### Input data
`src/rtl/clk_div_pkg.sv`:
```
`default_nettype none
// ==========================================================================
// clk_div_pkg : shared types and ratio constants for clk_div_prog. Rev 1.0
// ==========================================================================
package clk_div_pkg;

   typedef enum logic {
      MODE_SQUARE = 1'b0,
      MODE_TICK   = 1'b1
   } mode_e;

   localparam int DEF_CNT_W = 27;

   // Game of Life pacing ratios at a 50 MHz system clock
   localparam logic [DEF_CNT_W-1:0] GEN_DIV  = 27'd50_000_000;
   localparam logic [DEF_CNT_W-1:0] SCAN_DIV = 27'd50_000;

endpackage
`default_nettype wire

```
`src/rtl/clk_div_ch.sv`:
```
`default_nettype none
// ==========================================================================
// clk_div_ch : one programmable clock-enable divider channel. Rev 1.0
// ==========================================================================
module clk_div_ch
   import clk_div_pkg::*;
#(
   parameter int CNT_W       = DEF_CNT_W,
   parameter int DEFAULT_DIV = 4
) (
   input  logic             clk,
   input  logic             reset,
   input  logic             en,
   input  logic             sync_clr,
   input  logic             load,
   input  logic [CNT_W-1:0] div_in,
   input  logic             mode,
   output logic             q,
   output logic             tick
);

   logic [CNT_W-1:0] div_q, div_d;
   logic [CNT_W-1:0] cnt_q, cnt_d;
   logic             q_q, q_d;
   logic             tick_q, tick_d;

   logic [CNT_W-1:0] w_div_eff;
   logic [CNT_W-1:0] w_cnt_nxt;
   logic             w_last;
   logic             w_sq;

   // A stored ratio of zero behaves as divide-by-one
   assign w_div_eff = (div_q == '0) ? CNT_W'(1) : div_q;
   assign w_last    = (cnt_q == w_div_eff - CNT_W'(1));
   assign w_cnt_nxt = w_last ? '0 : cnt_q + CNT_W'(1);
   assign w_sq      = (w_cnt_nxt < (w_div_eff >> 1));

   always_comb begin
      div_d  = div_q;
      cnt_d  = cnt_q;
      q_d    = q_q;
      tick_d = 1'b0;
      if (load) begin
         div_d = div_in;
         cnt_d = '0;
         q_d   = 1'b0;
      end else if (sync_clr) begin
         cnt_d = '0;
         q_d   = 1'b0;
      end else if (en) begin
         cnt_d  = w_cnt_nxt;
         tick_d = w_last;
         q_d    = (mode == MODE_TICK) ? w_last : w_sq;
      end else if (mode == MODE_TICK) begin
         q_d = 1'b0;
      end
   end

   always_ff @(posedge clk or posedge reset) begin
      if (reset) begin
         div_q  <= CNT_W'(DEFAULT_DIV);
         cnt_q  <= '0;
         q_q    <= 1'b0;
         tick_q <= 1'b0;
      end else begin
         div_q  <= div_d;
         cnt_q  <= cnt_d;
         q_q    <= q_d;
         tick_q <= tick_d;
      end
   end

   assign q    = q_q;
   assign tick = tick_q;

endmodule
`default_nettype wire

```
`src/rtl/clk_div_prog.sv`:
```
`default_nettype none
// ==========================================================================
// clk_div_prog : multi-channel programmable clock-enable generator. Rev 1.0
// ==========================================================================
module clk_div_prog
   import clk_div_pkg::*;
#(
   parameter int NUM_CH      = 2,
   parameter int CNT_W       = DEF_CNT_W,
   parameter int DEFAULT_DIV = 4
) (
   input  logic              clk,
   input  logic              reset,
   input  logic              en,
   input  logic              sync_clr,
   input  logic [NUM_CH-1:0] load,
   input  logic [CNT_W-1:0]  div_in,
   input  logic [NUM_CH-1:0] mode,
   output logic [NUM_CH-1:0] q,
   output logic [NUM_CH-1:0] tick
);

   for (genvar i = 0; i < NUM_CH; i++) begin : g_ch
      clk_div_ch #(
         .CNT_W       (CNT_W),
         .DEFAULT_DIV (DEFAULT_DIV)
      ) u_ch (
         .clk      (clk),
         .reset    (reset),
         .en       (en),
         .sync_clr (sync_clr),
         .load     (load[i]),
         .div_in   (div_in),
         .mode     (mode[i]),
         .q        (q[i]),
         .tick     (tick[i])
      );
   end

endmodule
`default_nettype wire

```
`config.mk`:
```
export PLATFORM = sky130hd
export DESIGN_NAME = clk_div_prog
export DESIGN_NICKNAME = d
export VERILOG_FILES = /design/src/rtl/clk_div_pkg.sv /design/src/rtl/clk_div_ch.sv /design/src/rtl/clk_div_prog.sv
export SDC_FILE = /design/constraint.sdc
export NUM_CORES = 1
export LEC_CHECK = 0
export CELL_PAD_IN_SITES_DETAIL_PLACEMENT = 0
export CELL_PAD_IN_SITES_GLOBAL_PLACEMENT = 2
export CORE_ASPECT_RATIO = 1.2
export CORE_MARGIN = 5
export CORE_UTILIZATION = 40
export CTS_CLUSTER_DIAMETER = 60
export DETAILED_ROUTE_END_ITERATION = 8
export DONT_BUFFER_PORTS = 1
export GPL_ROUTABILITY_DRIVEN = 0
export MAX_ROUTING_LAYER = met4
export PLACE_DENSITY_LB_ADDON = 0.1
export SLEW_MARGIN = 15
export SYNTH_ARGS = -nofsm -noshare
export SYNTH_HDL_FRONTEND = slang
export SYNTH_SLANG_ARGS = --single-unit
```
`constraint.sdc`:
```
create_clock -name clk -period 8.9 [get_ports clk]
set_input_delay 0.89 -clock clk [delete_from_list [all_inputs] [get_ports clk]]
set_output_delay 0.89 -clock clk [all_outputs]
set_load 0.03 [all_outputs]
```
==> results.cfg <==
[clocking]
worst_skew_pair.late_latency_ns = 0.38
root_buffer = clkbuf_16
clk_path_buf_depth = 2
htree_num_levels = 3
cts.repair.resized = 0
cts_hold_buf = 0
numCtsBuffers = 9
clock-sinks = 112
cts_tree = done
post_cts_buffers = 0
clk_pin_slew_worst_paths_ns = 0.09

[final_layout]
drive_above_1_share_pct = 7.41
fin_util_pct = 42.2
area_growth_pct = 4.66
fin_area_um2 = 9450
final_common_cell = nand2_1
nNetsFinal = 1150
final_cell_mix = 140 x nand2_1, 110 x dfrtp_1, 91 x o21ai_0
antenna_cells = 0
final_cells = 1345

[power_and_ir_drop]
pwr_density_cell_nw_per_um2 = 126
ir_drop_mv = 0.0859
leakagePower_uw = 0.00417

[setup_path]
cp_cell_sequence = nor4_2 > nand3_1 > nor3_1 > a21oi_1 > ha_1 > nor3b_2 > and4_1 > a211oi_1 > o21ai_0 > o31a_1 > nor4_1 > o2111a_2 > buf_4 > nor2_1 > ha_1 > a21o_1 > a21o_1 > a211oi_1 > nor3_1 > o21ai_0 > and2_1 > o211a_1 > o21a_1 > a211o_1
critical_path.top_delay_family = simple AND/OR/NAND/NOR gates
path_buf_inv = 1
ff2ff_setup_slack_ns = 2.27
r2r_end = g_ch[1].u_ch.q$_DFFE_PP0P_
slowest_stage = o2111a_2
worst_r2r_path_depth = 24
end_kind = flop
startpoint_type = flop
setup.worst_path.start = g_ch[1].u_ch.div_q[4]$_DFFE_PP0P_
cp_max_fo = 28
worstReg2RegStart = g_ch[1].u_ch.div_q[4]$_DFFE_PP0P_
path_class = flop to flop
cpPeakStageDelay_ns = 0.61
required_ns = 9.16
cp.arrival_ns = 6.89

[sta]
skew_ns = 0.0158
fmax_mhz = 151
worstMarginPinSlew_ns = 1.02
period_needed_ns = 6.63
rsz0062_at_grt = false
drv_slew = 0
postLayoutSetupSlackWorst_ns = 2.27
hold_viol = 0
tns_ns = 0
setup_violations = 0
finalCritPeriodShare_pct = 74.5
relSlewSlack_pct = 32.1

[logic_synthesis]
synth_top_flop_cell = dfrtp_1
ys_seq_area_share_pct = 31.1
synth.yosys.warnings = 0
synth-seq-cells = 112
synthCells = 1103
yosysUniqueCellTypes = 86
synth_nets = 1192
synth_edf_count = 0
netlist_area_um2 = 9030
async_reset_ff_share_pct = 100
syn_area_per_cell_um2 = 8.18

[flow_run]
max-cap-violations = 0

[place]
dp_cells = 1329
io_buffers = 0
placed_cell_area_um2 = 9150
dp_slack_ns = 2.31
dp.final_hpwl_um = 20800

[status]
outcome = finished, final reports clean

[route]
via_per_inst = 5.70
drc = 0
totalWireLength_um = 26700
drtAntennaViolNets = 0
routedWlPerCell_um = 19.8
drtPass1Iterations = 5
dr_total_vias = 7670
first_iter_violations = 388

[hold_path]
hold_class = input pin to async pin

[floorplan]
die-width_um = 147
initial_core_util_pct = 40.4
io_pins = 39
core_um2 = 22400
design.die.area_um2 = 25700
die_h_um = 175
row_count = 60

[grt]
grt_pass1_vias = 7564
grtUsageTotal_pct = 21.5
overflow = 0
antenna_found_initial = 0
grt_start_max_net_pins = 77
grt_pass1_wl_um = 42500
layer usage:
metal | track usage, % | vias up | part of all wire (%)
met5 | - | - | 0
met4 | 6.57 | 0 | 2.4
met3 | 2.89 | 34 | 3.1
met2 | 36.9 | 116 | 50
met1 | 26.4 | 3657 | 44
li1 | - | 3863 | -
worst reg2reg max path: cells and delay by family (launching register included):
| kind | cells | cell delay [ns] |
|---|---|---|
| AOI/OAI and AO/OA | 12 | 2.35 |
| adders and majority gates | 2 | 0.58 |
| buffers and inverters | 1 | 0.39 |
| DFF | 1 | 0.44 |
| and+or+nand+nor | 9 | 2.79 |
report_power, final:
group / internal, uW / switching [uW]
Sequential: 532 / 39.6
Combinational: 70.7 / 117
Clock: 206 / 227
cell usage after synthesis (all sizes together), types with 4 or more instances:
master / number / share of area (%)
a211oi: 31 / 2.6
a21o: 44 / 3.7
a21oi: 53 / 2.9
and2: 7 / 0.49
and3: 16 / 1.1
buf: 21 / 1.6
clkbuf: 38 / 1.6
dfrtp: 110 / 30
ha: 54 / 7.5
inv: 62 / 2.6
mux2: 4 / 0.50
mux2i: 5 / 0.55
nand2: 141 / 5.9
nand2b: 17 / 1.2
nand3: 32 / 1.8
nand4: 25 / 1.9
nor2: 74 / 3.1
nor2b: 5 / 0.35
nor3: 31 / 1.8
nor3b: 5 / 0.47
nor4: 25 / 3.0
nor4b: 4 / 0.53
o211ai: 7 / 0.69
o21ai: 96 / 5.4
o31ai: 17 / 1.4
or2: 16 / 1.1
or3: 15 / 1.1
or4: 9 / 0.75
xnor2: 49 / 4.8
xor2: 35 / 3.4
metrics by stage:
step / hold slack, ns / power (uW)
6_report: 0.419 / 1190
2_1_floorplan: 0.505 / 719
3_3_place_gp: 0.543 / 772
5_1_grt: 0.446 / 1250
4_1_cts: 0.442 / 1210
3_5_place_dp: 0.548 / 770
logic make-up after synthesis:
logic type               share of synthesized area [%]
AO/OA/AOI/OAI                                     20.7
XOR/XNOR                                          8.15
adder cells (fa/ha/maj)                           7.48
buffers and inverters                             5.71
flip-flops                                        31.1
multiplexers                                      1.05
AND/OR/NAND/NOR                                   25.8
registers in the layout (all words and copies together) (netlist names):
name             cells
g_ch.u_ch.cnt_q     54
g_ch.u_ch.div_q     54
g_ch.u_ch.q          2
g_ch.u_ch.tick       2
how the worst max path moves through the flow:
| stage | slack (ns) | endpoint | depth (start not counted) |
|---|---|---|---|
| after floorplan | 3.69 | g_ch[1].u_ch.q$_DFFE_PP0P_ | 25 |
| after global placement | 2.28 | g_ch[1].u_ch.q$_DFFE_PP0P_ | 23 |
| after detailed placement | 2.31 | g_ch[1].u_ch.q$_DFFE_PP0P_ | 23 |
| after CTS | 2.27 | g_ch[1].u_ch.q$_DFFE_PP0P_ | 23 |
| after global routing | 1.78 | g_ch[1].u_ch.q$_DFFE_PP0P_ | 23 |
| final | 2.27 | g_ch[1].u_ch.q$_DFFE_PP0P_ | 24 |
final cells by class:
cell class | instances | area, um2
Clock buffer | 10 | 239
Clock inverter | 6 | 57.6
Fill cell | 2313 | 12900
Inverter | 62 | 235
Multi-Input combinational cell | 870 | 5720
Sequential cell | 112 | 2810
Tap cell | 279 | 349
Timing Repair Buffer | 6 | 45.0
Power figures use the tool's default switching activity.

...

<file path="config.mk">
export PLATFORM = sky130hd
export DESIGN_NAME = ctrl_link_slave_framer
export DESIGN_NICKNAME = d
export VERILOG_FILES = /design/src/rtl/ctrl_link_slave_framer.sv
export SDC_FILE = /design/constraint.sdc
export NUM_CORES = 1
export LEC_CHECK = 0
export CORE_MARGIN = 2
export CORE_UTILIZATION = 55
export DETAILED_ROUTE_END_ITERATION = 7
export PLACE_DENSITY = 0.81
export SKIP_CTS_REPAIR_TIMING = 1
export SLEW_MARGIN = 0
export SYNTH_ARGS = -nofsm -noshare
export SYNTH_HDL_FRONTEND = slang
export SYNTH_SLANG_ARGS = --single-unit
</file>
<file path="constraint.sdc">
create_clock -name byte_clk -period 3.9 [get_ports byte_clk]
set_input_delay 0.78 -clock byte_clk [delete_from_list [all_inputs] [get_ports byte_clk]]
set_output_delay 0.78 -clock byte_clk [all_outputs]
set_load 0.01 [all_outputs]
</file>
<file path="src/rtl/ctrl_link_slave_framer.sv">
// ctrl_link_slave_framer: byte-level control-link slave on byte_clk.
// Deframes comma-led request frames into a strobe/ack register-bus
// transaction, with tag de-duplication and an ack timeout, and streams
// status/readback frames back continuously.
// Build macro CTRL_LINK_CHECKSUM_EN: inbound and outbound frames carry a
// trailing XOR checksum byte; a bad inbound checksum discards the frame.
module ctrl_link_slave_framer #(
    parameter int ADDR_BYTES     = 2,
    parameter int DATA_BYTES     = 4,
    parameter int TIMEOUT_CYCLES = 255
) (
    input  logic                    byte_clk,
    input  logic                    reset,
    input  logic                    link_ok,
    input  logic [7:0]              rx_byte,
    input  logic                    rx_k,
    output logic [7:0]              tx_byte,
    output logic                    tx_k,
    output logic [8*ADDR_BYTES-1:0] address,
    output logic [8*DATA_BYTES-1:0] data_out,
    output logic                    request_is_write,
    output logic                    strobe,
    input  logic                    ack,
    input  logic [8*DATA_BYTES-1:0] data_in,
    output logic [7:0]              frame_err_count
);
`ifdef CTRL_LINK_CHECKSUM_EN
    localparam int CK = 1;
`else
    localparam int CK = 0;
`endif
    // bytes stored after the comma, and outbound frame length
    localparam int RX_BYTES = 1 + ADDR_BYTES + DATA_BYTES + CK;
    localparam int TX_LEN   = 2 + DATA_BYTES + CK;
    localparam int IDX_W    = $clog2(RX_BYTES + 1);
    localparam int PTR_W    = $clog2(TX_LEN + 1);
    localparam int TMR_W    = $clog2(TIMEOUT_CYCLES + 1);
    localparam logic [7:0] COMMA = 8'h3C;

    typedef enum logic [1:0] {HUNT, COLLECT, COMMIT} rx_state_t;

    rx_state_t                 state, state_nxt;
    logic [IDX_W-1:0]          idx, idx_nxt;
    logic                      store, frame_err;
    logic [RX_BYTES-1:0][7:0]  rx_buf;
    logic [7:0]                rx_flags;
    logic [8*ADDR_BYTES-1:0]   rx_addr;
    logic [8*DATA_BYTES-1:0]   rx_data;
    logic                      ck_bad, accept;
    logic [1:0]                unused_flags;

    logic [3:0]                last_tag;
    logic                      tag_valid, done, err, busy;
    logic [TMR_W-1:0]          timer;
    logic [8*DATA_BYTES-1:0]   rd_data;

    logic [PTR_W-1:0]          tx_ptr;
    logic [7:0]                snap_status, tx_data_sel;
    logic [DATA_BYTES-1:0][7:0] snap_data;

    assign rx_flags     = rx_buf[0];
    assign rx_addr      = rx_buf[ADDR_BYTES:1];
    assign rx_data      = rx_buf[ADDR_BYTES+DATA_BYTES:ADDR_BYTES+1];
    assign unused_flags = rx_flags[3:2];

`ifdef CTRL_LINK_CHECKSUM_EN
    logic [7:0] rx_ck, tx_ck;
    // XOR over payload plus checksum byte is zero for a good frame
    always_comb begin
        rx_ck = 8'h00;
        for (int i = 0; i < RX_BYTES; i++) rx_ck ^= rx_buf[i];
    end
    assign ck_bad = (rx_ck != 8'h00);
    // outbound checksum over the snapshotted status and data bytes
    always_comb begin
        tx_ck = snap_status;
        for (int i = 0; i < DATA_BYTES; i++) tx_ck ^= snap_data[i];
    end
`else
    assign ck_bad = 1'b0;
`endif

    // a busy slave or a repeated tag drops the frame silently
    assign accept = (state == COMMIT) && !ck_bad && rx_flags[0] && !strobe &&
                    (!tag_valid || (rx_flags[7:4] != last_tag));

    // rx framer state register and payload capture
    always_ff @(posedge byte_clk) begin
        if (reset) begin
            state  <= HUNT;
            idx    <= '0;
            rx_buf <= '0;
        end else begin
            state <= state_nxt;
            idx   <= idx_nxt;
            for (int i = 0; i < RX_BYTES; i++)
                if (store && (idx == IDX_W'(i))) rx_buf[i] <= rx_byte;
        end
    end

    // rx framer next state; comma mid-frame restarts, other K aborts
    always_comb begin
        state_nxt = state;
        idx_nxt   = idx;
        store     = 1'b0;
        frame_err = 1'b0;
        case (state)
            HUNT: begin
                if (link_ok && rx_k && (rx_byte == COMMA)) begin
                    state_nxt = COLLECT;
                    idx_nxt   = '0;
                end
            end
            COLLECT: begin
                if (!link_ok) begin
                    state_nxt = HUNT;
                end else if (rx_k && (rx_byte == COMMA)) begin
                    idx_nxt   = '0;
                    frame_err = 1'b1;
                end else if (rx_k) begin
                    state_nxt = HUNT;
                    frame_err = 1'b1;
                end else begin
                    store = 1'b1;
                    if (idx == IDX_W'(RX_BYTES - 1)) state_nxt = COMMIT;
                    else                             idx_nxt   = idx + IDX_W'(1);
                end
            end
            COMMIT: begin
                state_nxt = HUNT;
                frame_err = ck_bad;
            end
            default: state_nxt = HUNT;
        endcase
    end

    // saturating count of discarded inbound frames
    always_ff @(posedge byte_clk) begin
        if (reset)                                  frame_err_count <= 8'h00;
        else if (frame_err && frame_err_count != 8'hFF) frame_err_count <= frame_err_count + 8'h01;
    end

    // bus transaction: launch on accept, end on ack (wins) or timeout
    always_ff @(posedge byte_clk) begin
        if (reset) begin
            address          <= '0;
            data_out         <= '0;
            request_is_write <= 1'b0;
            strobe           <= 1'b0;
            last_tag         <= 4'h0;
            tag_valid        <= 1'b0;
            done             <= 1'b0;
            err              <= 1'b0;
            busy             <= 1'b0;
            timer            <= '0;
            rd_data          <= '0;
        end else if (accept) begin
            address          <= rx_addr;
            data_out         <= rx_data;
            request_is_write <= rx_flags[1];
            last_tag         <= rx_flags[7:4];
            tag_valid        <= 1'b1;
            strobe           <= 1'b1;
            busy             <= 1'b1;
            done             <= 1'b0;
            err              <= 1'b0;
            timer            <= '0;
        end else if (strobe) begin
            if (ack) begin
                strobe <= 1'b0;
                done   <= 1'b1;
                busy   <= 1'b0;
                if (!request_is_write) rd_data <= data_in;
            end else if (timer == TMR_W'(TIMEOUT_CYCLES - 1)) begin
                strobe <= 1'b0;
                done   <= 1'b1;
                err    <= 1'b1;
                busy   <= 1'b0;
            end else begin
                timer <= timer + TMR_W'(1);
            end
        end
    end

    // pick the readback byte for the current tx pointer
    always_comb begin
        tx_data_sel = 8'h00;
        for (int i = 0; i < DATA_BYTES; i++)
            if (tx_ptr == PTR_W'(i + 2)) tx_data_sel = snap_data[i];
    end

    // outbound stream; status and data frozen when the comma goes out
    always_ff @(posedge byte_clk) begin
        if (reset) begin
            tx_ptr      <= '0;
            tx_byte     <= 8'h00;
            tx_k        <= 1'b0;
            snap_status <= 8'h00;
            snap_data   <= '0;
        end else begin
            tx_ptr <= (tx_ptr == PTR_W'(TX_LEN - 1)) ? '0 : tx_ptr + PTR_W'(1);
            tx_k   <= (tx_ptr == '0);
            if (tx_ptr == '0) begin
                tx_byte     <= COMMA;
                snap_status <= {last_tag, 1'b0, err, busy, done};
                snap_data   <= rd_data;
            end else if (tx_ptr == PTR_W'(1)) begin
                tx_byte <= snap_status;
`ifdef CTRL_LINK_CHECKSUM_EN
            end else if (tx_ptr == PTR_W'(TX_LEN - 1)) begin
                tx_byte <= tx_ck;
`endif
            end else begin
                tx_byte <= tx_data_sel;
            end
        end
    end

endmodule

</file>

...

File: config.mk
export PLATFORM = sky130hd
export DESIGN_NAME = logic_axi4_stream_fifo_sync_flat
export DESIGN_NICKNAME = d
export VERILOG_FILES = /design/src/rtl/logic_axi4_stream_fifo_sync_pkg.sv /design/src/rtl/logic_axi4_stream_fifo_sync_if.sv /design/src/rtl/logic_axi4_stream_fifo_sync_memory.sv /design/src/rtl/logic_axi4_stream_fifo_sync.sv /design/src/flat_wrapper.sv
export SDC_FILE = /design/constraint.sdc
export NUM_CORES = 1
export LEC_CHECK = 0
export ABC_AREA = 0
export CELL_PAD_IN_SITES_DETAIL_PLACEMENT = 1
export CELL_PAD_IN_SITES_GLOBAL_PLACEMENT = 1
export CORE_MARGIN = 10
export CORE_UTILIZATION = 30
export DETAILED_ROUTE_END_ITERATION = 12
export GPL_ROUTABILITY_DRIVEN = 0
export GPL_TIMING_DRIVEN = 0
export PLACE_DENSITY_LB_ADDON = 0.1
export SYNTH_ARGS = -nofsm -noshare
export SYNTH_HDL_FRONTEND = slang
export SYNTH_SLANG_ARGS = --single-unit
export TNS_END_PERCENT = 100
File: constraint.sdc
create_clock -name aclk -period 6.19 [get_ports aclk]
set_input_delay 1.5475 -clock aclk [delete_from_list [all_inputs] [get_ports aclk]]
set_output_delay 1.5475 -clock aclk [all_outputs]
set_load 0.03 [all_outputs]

### Work item
Go through the listing above and copy each line that contains "enum".

### Solution to this task
   typedef enum logic {
    typedef enum logic [1:0] {HUNT, COLLECT, COMMIT} rx_state_t;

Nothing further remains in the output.